Buffering capacity of protein-based model food systems in the context of gastric digestion

Abstract

Buffering capacity is a characteristic of foods to resist changes in pH, which is important to consider in gastric digestion as it will impact physicochemical breakdown of food. A standardized method to measure and quantify buffering capacity in the context of digestion is needed to improve in vitro digestion studies by providing a better estimation of acid secretions and subsequent protein digestibility. The objective of this study was to develop a method to measure buffering capacity in the context of digestion and develop a regression model to predict buffering capacity using protein-based model foods. Buffering capacity was analyzed by titrating 0.16 M HCl to egg and whey-protein based dispersions and gels of varying protein content and particle size and recording the pH after each addition.
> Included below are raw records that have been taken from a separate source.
<file path="config.mk">
export PLATFORM = sky130hd
export DESIGN_NAME = dmem_arbiter
export DESIGN_NICKNAME = d
export VERILOG_FILES = /design/src/rtl/dmem_arbiter_pkg.sv /design/src/rtl/dmem_arbiter_starve_counter.sv /design/src/rtl/dmem_arbiter.sv
export SDC_FILE = /design/constraint.sdc
export NUM_CORES = 1
export LEC_CHECK = 0
export BUFFER_PORTS_ARGS = -buffer_cell sky130_fd_sc_hd__buf_2
export CORE_ASPECT_RATIO = 1.1
export CORE_MARGIN = 1.5
export CORE_UTILIZATION = 35
export CTS_CLUSTER_DIAMETER = 40
export DETAILED_ROUTE_END_ITERATION = 16
export HOLD_SLACK_MARGIN = 0.12
export PLACE_DENSITY = 0.68
export SETUP_SLACK_MARGIN = 0.3
export SYNTH_ARGS = -nofsm -noshare
export SYNTH_HDL_FRONTEND = slang
export SYNTH_HIERARCHICAL = 1
export SYNTH_SLANG_ARGS = --single-unit
</file>
<file path="constraint.sdc">
create_clock -name clk -period 9.4 [get_ports clk]
set_input_delay 0.94 -clock clk [delete_from_list [all_inputs] [get_ports clk]]
set_output_delay 0.94 -clock clk [all_outputs]
set_load 0.1 [all_outputs]
</file>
Calculated parameters from buffering capacity experiments included total acid added, area under the curve, total buffering capacity, relative [H⁺] increase, and lag phase. A regression model was developed to predict each buffering capacity parameter based on protein concentration, specific surface area, aspartic acid and glutamic acid content. Results showed that higher protein concentration and smaller surface area resulted in higher buffering capacity. A validation dataset was used to evaluate the goodness of fit of the model to the data with different protein concentrations, surface area or protein source. Results indicated that total buffering capacity and lag phase parameters can be used to quantify buffering capacity of protein gels in the context of digestion, since they provided a good fit to the observational and validation data sets.